TASK STATEMENT =
Go through the entries below and pick out every line with "timing".
--- --- ---
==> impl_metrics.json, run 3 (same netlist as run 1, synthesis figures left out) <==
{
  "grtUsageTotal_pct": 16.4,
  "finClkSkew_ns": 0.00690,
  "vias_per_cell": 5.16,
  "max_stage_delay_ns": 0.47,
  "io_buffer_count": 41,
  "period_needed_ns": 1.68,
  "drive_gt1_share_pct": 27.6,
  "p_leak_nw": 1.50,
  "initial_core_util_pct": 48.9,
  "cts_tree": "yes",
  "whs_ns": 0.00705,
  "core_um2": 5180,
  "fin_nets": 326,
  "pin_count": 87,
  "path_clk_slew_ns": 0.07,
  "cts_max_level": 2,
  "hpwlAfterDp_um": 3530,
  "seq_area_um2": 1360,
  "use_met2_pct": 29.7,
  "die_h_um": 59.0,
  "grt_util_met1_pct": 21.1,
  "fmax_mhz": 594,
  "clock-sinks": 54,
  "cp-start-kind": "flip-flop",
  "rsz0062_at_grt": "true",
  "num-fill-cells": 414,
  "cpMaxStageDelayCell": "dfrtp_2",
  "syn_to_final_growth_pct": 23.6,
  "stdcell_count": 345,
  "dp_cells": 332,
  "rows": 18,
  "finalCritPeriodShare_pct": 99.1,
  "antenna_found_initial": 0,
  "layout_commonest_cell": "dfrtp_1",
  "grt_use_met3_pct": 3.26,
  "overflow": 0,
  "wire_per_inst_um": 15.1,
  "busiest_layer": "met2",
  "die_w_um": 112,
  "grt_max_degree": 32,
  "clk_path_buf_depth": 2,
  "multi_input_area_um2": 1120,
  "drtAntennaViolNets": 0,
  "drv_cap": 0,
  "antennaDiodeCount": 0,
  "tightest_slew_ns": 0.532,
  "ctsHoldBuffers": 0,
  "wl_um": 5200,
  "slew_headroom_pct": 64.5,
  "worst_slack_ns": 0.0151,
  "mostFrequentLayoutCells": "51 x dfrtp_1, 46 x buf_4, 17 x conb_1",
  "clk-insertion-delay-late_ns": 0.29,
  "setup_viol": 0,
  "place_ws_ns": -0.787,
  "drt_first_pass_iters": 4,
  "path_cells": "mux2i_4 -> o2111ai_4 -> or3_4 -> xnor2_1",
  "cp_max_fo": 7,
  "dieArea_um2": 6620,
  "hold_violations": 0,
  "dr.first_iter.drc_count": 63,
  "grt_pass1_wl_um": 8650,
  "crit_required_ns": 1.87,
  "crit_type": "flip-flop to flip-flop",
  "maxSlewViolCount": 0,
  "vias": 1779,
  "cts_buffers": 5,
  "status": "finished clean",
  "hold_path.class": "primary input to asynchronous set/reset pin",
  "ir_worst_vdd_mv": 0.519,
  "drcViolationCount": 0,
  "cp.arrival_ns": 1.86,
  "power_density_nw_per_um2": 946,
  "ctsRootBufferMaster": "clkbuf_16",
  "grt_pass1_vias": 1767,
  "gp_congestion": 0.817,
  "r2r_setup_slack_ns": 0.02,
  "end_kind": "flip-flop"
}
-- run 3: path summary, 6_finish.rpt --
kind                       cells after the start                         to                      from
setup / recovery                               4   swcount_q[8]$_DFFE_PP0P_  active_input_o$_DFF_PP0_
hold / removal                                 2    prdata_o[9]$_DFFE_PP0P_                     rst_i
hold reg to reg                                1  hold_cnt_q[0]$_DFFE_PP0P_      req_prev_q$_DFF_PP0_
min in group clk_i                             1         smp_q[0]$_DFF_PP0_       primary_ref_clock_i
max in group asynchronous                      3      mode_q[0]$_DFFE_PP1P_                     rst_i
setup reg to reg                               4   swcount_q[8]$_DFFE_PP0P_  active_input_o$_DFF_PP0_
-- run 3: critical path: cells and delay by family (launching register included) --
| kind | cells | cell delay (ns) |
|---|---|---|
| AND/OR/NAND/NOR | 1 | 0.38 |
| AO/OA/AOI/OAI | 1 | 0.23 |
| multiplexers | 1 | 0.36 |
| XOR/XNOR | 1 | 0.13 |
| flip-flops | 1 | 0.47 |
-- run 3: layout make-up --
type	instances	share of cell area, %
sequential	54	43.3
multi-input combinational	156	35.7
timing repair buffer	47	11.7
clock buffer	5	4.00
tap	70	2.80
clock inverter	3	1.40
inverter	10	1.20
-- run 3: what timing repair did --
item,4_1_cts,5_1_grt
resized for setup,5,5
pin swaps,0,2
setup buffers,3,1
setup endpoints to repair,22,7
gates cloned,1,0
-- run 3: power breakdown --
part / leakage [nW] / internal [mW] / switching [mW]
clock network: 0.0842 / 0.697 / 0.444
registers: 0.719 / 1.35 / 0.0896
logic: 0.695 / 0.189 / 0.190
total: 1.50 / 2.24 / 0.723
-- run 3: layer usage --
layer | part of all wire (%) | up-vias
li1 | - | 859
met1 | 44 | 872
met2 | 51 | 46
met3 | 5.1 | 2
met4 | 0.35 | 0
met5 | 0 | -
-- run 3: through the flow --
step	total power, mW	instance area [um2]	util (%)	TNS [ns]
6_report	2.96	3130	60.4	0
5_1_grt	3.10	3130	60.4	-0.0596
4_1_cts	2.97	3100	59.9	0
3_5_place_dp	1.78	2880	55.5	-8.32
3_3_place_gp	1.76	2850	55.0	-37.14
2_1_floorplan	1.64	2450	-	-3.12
[src/inc/difm_pkg.sv]
// difm_pkg: function codes and constants of the digital input mapper
// assumes: included before the mapper module, single clock domain
`default_nettype none

package difm_pkg;

    localparam int DIFM_NUM_IN = 8;
    localparam int DIFM_CODE_W = 8;

    // input function codes
    localparam logic [7:0] FC_SERVO_ENABLE = 8'h01;
    localparam logic [7:0] FC_FAULT_CLEAR = 8'h02;
    localparam logic [7:0] FC_GAIN_SWITCH = 8'h03;
    localparam logic [7:0] FC_PULSE_COUNTER_CLEAR = 8'h04;
    localparam logic [7:0] FC_LOW_SPEED_HOLD = 8'h05;
    localparam logic [7:0] FC_CMD_DIR_INVERT = 8'h06;
    localparam logic [7:0] FC_RESERVED_07 = 8'h07;
    localparam logic [7:0] FC_COMMAND_TRIGGER = 8'h08;
    localparam logic [7:0] FC_TORQUE_LIMIT_ENABLE = 8'h09;
    localparam logic [7:0] FC_SPEED_LIMIT_ENABLE = 8'h10;
    localparam logic [7:0] FC_TARGET_SEL_B0 = 8'h11;
    localparam logic [7:0] FC_TARGET_SEL_B1 = 8'h12;
    localparam logic [7:0] FC_TARGET_SEL_B2 = 8'h13;
    localparam logic [7:0] FC_VEL_SRC_B0 = 8'h14;
    localparam logic [7:0] FC_VEL_SRC_B1 = 8'h15;
    localparam logic [7:0] FC_FORCE_SRC_B0 = 8'h16;
    localparam logic [7:0] FC_FORCE_SRC_B1 = 8'h17;
    localparam logic [7:0] FC_SPEED_POS_SW = 8'h18;
    localparam logic [7:0] FC_SPEED_TORQUE_SW = 8'h19;
    localparam logic [7:0] FC_TORQUE_POS_SW = 8'h20;
    localparam logic [7:0] FC_OPERATIONAL_HALT = 8'h21;
    localparam logic [7:0] FC_REVERSE_TRAVEL_LIMIT = 8'h22;
    localparam logic [7:0] FC_FORWARD_TRAVEL_LIMIT = 8'h23;
    localparam logic [7:0] FC_ORIGIN_SENSOR = 8'h24;
    localparam logic [7:0] FC_REVERSE_FORCE_LIMIT = 8'h25;
    localparam logic [7:0] FC_FORWARD_FORCE_LIMIT = 8'h26;
    localparam logic [7:0] FC_GO_TO_ORIGIN = 8'h27;
    localparam logic [7:0] FC_PULSE_OR_STORED_SW = 8'h2A;
    localparam logic [7:0] FC_INCH_FORWARD = 8'h37;
    localparam logic [7:0] FC_INCH_REVERSE = 8'h38;
    localparam logic [7:0] FC_GEAR_NUM_SEL_B0 = 8'h43;
    localparam logic [7:0] FC_GEAR_NUM_SEL_B1 = 8'h44;
    localparam logic [7:0] FC_PULSE_INPUT_BLOCK = 8'h45;
    localparam logic [7:0] FC_MOTOR_STOP = 8'h46;

    // base control modes as configured
    typedef enum logic [3:0] {
        MODE_PT,
        MODE_PR,
        MODE_S,
        MODE_T,
        MODE_SZ,
        MODE_TZ,
        MODE_PT_S,
        MODE_PT_T,
        MODE_PR_S,
        MODE_PR_T,
        MODE_S_T
    } difm_mode_t;

    // effective loop in force after the switch inputs
    typedef enum logic [1:0] {
        LOOP_POSITION,
        LOOP_SPEED,
        LOOP_TORQUE
    } difm_loop_t;

    localparam logic [2:0] ALARM_RESET = 3'h0;
    localparam logic [1:0] SEL2_RESET = 2'h0;
    localparam logic [2:0] SEL3_RESET = 3'h0;

endpackage : difm_pkg

`default_nettype wire

[src/verilog/difm_mapper.sv]
// difm_mapper: digital inputs to drive control functions by code
// assumes: inputs synchronous to clock_i, codes held stable by config
`default_nettype none

// What this block does
// decode basic input function codes 0x01..0x10
// codes 0x14/0x15 pick speed source
// codes 0x16/0x17 pick torque source
// code 0x2A in MODE_PT: off pulse, on stored
// force limit inputs gated by enable parameter
// go-to-origin in stored mode commands homing
// forward inch active in any mode
// reverse inch active in any mode
// pulse block drops external pulses in position
// two gear inputs pick numerator setting in position
// user assigns codes to the eight inputs
// switch inputs pick speed, torque, position loop
// three select inputs pick stored target
// halt and travel limits alarm when inactive
// reserved or unknown codes drive nothing
// inputs synchronised before decode
module difm_mapper
    import difm_pkg::*;
#(
    parameter int NUM_IN = DIFM_NUM_IN
) (
    // clock, reset, enable
    input wire logic clock_i,
    input wire logic rst_i,
    input wire logic ce_i,
    // physical inputs and assignment codes
    input wire logic [NUM_IN-1:0] din_i,
    input wire logic [NUM_IN*DIFM_CODE_W-1:0] assign_codes_i,
    // configuration
    input wire difm_mode_t base_mode_i,
    input wire logic force_limit_enable_param_i,
    // basic functions
    output logic servo_enable_o,
    output logic fault_clear_o,
    output logic gain_switch_o,
    output logic pulse_counter_clear_o,
    output logic low_speed_hold_o,
    output logic command_direction_invert_o,
    output logic command_trigger_o,
    output logic torque_limit_enable_o,
    output logic speed_limit_enable_o,
    output logic motor_stop_o,
    output logic origin_sensor_o,
    // selectors and modes
    output logic [1:0] velocity_source_sel_o,
    output logic [1:0] force_source_sel_o,
    output logic [2:0] stored_target_sel_o,
    output logic [1:0] gear_numerator_sel_o,
    output logic stored_target_mode_o,
    output difm_loop_t active_loop_o,
    // motion requests
    output logic reverse_force_limit_o,
    output logic forward_force_limit_o,
    output logic go_to_origin_o,
    output logic inch_forward_o,
    output logic inch_reverse_o,
    output logic pulse_input_block_o,
    // alarms: halt, reverse limit, forward limit
    output logic [2:0] alarm_o
);

    logic [NUM_IN-1:0] sync0_r, sync0_nxt;
    logic [NUM_IN-1:0] sync1_r, sync1_nxt;
    logic [NUM_IN-1:0] hit [0:255];
    logic [255:0] func;
    logic [2:0] alarm_r, alarm_nxt;
    logic [1:0] vel_r, vel_nxt, frc_r, frc_nxt, gear_r, gear_nxt;
    logic [2:0] tgt_r, tgt_nxt;
    logic stored_r, stored_nxt;
    difm_loop_t loop_r, loop_nxt;
    logic [10:0] flags_r, flags_nxt;
    logic [5:0] mot_r, mot_nxt;
    logic pos_mode;

    // input synchroniser
    always_comb begin
        sync0_nxt = din_i;
        sync1_nxt = sync0_r;
    end

    always_ff @(posedge clock_i) begin
        if (rst_i) begin
            sync0_r <= '0;
            sync1_r <= '0;
        end else if (ce_i) begin
            sync0_r <= sync0_nxt;
            sync1_r <= sync1_nxt;
        end
    end

    // per-code OR of all inputs carrying that code
    genvar gc, gi;
    generate
        for (gc = 0; gc < 256; gc++) begin : g_code
            for (gi = 0; gi < NUM_IN; gi++) begin : g_in
                assign hit[gc][gi] = sync1_r[gi] &&
                    (assign_codes_i[gi*DIFM_CODE_W +: DIFM_CODE_W]
                     == 8'(gc));
            end
            assign func[gc] = |hit[gc];
        end
    endgenerate

    // next state of all decoded functions
    always_comb begin
        flags_nxt = {
            func[FC_ORIGIN_SENSOR],
            func[FC_MOTOR_STOP],
            func[FC_SPEED_LIMIT_ENABLE],
            func[FC_TORQUE_LIMIT_ENABLE],
            func[FC_COMMAND_TRIGGER],
            func[FC_CMD_DIR_INVERT],
            func[FC_LOW_SPEED_HOLD],
            func[FC_PULSE_COUNTER_CLEAR],
            func[FC_GAIN_SWITCH],
            func[FC_FAULT_CLEAR],
            func[FC_SERVO_ENABLE]
        };
        // only listed codes are read; others and 0x07 go nowhere

        vel_nxt = {func[FC_VEL_SRC_B1], func[FC_VEL_SRC_B0]};
        frc_nxt = {func[FC_FORCE_SRC_B1],
                   func[FC_FORCE_SRC_B0]};
        tgt_nxt = {func[FC_TARGET_SEL_B2], func[FC_TARGET_SEL_B1],
                   func[FC_TARGET_SEL_B0]};
        alarm_nxt = {~func[FC_FORWARD_TRAVEL_LIMIT],
                     ~func[FC_REVERSE_TRAVEL_LIMIT],
                     ~func[FC_OPERATIONAL_HALT]};

        stored_nxt = 1'b0;
        loop_nxt = LOOP_POSITION;
        unique case (base_mode_i)
            MODE_PT: begin
                stored_nxt = func[FC_PULSE_OR_STORED_SW];
            end
            MODE_PR: begin
                stored_nxt = 1'b1;
            end
            MODE_S, MODE_SZ: begin
                loop_nxt = LOOP_SPEED;
            end
            MODE_T, MODE_TZ: begin
                loop_nxt = LOOP_TORQUE;
            end
            MODE_PT_S, MODE_PR_S: begin
                stored_nxt = (base_mode_i == MODE_PR_S);
                loop_nxt = func[FC_SPEED_POS_SW] ? LOOP_POSITION
                                                 : LOOP_SPEED;
            end
            MODE_PT_T, MODE_PR_T: begin
                stored_nxt = (base_mode_i == MODE_PR_T);
                loop_nxt = func[FC_TORQUE_POS_SW] ? LOOP_POSITION
                                                  : LOOP_TORQUE;
            end
            MODE_S_T: begin
                loop_nxt = func[FC_SPEED_TORQUE_SW] ? LOOP_TORQUE
                                                    : LOOP_SPEED;
            end
            default: begin
                loop_nxt = LOOP_POSITION;
            end
        endcase

        pos_mode = (loop_nxt == LOOP_POSITION);
        gear_nxt = pos_mode ? {func[FC_GEAR_NUM_SEL_B1],
                               func[FC_GEAR_NUM_SEL_B0]}
                            : gear_r;
        mot_nxt = {
            pos_mode && !stored_nxt
                && func[FC_PULSE_INPUT_BLOCK],
            func[FC_INCH_REVERSE],
            func[FC_INCH_FORWARD],
            pos_mode && stored_nxt
                && func[FC_GO_TO_ORIGIN],
            force_limit_enable_param_i
                && func[FC_FORWARD_FORCE_LIMIT],
            force_limit_enable_param_i
                && func[FC_REVERSE_FORCE_LIMIT]
        };
    end

    always_ff @(posedge clock_i) begin
        if (rst_i) begin
            flags_r <= '0;
            vel_r <= SEL2_RESET;
            frc_r <= SEL2_RESET;
            gear_r <= SEL2_RESET;
            tgt_r <= SEL3_RESET;
            alarm_r <= ALARM_RESET;
            stored_r <= 1'b0;
            loop_r <= LOOP_POSITION;
            mot_r <= '0;
        end else if (ce_i) begin
            flags_r <= flags_nxt;
            vel_r <= vel_nxt;
            frc_r <= frc_nxt;
            gear_r <= gear_nxt;
            tgt_r <= tgt_nxt;
            alarm_r <= alarm_nxt;
            stored_r <= stored_nxt;
            loop_r <= loop_nxt;
            mot_r <= mot_nxt;
        end
    end

    assign servo_enable_o = flags_r[0];
    assign fault_clear_o = flags_r[1];
    assign gain_switch_o = flags_r[2];
    assign pulse_counter_clear_o = flags_r[3];
    assign low_speed_hold_o = flags_r[4];
    assign command_direction_invert_o = flags_r[5];
    assign command_trigger_o = flags_r[6];
    assign torque_limit_enable_o = flags_r[7];
    assign speed_limit_enable_o = flags_r[8];
    assign motor_stop_o = flags_r[9];
    assign origin_sensor_o = flags_r[10];
    assign velocity_source_sel_o = vel_r;
    assign force_source_sel_o = frc_r;
    assign stored_target_sel_o = tgt_r;
    assign gear_numerator_sel_o = gear_r;
    assign stored_target_mode_o = stored_r;
    assign active_loop_o = loop_r;
    assign reverse_force_limit_o = mot_r[0];
    assign forward_force_limit_o = mot_r[1];
    assign go_to_origin_o = mot_r[2];
    assign inch_forward_o = mot_r[3];
    assign inch_reverse_o = mot_r[4];
    assign pulse_input_block_o = mot_r[5];
    assign alarm_o = alarm_r;

endmodule // difm_mapper

`default_nettype wire

[config.mk]
export PLATFORM = sky130hd
export DESIGN_NAME = difm_mapper
export DESIGN_NICKNAME = d
export VERILOG_FILES = /design/src/inc/difm_pkg.sv /design/src/verilog/difm_mapper.sv
export SDC_FILE = /design/constraint.sdc
export NUM_CORES = 1
export LEC_CHECK = 0
export BUFFER_PORTS_ARGS = -buffer_cell sky130_fd_sc_hd__clkbuf_2
export CAP_MARGIN = 20
export CELL_PAD_IN_SITES_DETAIL_PLACEMENT = 0
export CELL_PAD_IN_SITES_GLOBAL_PLACEMENT = 1
export CORE_UTILIZATION = 39
export CTS_BUF_LIST = sky130_fd_sc_hd__clkbuf_16
export CTS_CLUSTER_DIAMETER = 150
export DETAILED_ROUTE_END_ITERATION = 6
export PLACE_DENSITY_LB_ADDON = 0.3
export SETUP_SLACK_MARGIN = 0.1
export SYNTH_ARGS = -nofsm -noshare
export SYNTH_HDL_FRONTEND = slang
export SYNTH_SLANG_ARGS = --single-unit
export TNS_END_PERCENT = 1
[constraint.sdc]
create_clock -name clock_i -period 1.95 [get_ports clock_i]
set_input_delay 0.195 -clock clock_i [delete_from_list [all_inputs] [get_ports clock_i]]
set_output_delay 0.195 -clock clock_i [all_outputs]
set_load 0.1 [all_outputs]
--- --- ---
YOUR SOLUTION =
timing repair buffer	47	11.7
-- run 3: what timing repair did --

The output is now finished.